• _EXERCISE AIM_
Please return the lines below verbatim, beginning at the one that has "run 2: where" and stopping after the one that has "run 2: worst", and add no other lines.

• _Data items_
★ ★ ★ ★

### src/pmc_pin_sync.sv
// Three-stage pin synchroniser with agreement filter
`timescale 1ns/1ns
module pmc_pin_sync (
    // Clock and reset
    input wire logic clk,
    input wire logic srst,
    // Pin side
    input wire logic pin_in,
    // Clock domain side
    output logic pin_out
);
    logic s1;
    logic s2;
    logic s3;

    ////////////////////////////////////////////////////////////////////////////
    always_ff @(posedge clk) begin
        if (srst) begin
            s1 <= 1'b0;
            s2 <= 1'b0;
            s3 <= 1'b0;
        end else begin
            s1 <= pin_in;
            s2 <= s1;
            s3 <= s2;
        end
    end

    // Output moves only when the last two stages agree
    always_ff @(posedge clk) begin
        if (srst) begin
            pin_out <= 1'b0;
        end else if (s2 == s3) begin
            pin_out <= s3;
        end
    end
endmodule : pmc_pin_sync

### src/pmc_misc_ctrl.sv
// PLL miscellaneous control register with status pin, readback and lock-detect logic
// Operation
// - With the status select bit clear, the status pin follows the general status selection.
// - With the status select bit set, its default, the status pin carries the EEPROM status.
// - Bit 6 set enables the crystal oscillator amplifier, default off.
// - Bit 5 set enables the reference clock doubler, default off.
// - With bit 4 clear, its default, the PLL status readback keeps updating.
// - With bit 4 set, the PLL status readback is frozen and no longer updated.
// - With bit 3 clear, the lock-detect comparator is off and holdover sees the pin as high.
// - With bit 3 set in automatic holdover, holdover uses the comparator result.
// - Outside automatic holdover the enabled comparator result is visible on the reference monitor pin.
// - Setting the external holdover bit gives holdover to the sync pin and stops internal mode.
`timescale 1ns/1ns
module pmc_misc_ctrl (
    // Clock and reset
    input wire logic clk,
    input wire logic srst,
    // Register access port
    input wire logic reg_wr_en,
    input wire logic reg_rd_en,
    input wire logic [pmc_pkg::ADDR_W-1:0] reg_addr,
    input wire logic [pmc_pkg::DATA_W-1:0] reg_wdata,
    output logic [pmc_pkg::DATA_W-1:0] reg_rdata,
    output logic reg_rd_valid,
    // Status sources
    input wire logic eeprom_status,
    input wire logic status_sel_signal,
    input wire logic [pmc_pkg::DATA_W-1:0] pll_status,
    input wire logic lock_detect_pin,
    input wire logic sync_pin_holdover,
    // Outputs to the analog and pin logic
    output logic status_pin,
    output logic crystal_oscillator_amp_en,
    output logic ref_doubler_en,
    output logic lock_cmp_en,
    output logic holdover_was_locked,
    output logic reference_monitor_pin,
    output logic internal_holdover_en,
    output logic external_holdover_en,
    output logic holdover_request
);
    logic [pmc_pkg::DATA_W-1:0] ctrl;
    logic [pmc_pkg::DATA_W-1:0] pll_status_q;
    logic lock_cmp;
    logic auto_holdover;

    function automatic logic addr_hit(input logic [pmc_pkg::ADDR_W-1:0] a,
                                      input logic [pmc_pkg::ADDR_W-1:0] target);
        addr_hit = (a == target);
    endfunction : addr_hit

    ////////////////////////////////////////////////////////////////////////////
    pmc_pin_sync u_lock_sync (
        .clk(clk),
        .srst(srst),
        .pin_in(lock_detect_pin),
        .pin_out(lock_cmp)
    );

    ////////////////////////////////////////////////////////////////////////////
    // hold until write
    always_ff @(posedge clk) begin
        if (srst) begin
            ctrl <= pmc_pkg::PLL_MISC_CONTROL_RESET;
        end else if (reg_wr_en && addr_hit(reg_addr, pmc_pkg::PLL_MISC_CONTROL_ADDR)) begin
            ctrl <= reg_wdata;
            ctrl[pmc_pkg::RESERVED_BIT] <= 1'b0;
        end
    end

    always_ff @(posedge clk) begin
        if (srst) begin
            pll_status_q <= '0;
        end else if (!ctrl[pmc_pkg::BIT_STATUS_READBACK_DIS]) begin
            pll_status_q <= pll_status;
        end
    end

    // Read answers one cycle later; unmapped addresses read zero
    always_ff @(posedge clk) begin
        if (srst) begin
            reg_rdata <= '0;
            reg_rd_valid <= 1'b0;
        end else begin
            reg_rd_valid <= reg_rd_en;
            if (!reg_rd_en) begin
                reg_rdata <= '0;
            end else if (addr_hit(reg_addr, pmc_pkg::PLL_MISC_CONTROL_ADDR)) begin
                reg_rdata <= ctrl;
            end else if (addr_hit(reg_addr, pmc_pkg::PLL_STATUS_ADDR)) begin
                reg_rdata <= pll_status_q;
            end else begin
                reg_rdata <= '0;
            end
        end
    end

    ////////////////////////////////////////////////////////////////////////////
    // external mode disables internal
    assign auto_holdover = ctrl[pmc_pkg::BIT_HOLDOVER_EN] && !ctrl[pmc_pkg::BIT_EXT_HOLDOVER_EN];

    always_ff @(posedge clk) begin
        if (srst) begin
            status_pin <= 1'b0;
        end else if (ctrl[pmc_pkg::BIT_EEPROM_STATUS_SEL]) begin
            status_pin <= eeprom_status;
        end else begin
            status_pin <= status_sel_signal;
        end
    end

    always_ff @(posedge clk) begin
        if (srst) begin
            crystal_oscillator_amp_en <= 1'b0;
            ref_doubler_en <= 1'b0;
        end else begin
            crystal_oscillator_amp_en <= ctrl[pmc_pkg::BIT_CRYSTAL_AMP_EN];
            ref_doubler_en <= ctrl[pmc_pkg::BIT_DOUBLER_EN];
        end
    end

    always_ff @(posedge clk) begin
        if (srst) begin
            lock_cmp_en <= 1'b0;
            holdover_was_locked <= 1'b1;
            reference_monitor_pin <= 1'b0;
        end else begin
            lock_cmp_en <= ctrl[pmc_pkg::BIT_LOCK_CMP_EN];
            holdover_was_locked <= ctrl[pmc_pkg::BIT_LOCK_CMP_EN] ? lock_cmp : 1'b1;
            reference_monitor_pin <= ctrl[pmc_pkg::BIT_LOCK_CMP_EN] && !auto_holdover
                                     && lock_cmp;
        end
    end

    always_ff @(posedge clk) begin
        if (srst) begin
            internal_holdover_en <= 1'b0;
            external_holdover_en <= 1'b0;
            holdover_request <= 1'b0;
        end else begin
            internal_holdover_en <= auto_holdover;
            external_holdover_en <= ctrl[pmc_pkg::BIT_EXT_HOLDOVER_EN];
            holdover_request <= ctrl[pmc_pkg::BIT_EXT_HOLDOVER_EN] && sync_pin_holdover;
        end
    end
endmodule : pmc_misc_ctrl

★ ★ ★ ★

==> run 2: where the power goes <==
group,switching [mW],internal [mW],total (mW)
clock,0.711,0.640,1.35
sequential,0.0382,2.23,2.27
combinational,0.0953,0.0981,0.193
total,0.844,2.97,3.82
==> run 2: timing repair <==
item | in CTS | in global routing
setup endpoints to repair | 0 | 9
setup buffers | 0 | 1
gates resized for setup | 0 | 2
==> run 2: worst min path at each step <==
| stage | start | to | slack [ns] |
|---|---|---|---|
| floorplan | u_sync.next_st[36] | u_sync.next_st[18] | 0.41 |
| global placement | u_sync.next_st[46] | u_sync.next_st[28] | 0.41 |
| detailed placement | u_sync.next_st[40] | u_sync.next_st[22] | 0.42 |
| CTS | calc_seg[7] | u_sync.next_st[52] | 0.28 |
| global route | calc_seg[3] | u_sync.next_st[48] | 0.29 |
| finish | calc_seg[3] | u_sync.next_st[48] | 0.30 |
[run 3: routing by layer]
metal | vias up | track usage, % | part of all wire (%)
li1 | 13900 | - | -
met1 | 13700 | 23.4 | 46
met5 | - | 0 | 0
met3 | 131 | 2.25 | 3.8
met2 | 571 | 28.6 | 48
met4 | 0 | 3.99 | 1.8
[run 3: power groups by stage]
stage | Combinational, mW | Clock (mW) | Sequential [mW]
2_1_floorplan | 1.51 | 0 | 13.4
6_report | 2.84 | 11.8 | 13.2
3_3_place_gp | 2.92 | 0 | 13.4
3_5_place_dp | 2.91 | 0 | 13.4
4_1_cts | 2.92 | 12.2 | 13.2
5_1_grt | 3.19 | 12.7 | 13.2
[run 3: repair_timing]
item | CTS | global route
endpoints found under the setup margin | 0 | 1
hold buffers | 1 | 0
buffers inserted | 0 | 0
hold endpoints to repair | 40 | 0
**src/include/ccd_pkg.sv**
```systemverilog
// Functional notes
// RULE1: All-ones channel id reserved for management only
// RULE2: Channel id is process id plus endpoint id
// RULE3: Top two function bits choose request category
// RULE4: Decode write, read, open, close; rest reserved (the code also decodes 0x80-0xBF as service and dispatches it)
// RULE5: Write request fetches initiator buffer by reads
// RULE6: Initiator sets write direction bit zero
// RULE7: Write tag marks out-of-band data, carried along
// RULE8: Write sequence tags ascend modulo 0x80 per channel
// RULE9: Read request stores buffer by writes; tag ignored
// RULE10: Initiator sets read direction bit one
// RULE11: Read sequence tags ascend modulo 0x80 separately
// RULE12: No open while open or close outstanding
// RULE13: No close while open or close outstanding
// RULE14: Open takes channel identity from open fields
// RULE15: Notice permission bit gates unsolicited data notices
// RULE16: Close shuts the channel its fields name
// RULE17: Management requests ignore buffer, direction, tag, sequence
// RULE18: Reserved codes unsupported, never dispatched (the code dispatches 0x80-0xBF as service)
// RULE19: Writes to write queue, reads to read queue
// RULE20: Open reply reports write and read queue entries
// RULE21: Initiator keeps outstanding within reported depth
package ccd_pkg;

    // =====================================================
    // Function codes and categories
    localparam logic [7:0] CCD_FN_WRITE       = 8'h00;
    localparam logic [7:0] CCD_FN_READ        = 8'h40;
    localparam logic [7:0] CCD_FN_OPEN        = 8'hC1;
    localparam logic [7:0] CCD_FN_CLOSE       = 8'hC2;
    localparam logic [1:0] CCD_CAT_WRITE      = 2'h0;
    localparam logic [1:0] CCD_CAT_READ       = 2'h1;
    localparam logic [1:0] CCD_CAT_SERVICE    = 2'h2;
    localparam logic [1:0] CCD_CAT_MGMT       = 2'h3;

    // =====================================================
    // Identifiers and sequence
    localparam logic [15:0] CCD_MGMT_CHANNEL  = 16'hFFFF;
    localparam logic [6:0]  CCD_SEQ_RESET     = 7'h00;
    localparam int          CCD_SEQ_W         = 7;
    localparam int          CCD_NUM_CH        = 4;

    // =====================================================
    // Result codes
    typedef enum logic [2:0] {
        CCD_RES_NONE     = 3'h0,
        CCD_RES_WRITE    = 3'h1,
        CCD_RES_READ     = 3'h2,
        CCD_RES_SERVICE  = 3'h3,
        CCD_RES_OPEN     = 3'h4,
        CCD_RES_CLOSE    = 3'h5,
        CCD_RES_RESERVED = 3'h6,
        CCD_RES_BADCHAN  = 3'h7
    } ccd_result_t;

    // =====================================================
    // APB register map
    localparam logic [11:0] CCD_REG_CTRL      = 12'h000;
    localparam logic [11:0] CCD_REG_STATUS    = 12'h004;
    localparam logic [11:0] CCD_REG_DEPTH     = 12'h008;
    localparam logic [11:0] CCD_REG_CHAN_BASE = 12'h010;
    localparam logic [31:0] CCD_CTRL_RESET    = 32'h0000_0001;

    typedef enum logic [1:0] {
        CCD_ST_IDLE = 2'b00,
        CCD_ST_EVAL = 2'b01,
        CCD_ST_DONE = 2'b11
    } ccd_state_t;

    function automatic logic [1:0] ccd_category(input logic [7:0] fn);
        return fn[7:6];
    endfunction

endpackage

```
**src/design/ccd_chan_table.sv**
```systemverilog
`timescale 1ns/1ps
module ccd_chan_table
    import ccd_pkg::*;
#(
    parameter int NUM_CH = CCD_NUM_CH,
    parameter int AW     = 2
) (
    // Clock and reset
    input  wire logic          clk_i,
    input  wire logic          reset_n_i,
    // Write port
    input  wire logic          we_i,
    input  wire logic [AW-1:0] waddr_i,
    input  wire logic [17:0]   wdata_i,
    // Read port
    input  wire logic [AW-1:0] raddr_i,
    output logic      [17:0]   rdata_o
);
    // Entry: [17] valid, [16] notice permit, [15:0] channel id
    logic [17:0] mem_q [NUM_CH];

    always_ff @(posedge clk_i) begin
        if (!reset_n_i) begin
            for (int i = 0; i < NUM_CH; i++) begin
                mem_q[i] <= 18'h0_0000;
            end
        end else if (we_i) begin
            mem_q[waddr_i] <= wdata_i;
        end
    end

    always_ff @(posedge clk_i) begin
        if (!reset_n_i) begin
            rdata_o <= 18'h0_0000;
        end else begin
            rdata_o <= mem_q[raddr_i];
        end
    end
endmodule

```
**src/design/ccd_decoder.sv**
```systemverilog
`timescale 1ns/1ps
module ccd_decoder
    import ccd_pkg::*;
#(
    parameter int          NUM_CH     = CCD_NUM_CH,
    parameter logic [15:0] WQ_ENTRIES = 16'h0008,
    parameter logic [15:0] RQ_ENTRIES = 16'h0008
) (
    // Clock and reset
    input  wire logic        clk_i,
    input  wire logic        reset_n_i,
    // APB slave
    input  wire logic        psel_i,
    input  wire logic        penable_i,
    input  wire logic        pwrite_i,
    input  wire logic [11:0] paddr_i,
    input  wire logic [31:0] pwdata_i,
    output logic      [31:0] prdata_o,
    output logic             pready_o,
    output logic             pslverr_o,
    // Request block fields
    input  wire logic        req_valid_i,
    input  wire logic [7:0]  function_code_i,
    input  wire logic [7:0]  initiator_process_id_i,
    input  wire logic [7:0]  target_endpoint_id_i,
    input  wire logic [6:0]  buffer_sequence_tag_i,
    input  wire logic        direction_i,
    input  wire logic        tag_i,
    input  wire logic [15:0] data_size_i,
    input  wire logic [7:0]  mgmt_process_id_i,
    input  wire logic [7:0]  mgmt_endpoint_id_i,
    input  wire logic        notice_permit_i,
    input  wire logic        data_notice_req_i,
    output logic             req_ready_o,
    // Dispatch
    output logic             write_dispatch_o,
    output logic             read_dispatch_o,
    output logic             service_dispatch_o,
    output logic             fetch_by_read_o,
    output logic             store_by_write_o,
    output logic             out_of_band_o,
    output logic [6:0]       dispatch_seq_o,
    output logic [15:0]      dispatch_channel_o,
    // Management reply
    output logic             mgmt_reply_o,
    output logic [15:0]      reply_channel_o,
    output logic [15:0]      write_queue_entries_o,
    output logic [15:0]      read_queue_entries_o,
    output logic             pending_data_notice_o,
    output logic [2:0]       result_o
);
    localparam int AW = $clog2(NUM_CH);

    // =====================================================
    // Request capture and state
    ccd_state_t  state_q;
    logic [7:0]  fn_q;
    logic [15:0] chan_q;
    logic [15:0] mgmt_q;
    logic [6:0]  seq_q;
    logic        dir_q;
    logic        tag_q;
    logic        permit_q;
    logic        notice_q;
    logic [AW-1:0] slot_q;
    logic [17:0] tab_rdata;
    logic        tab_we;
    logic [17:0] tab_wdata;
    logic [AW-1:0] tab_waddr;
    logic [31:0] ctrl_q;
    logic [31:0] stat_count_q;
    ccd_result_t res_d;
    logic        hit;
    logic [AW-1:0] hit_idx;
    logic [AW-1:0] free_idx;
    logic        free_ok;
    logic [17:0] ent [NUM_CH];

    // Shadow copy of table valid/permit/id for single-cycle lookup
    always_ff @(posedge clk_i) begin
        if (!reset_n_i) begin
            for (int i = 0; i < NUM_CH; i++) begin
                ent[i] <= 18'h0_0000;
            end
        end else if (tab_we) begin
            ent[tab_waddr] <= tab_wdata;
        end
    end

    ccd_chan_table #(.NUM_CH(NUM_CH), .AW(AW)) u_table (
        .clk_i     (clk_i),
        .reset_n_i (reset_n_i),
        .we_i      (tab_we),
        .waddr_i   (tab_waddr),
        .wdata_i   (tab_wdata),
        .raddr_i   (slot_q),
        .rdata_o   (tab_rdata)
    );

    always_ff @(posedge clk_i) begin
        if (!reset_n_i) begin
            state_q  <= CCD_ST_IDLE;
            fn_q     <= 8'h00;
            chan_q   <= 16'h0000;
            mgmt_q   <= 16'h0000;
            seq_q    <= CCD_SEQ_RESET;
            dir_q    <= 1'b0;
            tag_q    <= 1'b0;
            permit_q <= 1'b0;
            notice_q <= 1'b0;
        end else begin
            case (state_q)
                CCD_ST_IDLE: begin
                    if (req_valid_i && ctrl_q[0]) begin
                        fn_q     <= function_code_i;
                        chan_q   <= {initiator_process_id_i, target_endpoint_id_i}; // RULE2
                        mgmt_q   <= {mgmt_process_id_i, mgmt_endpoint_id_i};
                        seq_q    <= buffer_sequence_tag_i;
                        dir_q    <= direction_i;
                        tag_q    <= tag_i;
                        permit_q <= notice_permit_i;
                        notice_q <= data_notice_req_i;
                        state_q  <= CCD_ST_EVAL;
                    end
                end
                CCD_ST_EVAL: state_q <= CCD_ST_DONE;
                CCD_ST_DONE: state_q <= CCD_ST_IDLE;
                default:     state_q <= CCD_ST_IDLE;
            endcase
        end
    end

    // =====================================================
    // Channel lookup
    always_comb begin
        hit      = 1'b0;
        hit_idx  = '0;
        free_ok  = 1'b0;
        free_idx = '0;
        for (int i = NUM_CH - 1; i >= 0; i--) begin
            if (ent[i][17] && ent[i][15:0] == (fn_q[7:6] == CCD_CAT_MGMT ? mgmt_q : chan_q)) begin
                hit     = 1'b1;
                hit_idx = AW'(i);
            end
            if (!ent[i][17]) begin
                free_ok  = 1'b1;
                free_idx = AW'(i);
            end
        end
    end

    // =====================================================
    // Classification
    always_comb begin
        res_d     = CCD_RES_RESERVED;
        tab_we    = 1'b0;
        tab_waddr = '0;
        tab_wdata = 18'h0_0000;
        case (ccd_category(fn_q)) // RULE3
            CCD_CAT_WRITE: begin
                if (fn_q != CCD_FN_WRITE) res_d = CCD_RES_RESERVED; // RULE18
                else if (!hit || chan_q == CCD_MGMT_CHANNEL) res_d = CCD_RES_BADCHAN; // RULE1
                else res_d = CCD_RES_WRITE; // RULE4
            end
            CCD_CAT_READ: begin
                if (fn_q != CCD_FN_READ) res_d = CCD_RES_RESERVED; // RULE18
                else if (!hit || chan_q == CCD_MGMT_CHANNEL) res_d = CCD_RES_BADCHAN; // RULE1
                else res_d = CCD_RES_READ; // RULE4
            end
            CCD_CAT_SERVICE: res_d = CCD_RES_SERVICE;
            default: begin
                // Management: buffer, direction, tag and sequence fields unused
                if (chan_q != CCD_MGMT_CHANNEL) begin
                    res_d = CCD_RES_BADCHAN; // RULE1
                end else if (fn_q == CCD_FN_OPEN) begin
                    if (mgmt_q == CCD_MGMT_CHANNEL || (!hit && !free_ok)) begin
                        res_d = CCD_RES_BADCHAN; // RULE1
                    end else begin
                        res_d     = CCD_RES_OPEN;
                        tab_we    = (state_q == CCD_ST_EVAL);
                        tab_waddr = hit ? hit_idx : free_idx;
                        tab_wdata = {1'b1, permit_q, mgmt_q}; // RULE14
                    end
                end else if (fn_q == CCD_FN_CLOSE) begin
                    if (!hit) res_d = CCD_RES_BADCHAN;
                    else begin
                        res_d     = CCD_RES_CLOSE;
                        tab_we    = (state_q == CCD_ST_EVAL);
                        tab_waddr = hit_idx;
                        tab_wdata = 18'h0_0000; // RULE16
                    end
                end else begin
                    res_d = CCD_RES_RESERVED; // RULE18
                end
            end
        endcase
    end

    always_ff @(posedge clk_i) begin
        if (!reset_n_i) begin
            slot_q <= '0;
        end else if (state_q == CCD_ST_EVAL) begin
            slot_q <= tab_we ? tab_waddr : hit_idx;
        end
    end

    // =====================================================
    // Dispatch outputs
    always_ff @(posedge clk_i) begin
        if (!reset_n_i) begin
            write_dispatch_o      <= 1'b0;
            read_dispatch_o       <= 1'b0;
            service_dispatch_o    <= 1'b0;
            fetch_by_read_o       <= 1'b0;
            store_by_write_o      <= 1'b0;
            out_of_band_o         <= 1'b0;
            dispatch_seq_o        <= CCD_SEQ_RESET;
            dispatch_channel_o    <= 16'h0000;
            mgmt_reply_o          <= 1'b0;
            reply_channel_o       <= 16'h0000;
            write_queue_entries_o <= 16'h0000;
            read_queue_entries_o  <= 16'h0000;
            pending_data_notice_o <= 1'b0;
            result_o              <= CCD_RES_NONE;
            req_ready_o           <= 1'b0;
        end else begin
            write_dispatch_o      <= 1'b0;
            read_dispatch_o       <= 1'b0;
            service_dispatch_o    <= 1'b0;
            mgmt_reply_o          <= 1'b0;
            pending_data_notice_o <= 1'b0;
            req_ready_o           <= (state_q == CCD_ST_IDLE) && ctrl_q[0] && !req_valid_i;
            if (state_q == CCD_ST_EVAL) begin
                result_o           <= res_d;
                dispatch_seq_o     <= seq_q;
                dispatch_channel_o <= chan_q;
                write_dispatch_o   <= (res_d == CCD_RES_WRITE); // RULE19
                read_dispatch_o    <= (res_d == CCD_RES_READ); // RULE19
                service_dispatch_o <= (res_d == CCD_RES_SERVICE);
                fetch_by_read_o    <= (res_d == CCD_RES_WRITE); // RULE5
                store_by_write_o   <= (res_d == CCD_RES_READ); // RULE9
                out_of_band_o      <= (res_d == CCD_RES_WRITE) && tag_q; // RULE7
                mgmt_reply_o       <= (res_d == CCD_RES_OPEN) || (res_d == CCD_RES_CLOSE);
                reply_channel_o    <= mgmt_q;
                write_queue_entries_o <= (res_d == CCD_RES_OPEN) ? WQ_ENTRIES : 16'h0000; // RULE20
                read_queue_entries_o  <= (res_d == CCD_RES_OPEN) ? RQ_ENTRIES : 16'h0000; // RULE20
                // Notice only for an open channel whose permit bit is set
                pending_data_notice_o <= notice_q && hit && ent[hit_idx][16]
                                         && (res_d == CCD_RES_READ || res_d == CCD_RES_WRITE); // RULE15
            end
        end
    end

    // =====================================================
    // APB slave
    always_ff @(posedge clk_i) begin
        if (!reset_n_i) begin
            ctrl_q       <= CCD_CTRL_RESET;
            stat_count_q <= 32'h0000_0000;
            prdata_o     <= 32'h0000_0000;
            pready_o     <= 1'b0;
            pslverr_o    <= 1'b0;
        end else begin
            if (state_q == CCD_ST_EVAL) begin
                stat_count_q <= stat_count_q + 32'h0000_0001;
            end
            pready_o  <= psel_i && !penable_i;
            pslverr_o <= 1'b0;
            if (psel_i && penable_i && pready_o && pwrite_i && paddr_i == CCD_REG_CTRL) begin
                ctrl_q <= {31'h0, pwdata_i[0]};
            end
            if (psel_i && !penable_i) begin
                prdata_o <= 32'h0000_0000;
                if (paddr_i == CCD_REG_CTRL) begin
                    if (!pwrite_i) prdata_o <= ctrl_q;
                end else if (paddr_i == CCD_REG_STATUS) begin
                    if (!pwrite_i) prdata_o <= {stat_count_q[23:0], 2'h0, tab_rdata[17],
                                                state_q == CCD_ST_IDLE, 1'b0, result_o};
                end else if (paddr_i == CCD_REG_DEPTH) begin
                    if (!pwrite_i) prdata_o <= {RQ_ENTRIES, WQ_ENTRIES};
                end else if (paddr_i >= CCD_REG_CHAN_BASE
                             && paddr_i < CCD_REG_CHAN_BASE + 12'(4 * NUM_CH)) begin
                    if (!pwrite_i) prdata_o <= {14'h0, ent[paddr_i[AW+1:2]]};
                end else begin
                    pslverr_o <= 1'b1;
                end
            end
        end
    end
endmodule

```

★ ★ ★ ★

• _YOUR SOLUTION_
==> run 2: where the power goes <==
group,switching [mW],internal [mW],total (mW)
clock,0.711,0.640,1.35
sequential,0.0382,2.23,2.27
combinational,0.0953,0.0981,0.193
total,0.844,2.97,3.82
==> run 2: timing repair <==
item | in CTS | in global routing
setup endpoints to repair | 0 | 9
setup buffers | 0 | 1
gates resized for setup | 0 | 2
==> run 2: worst min path at each step <==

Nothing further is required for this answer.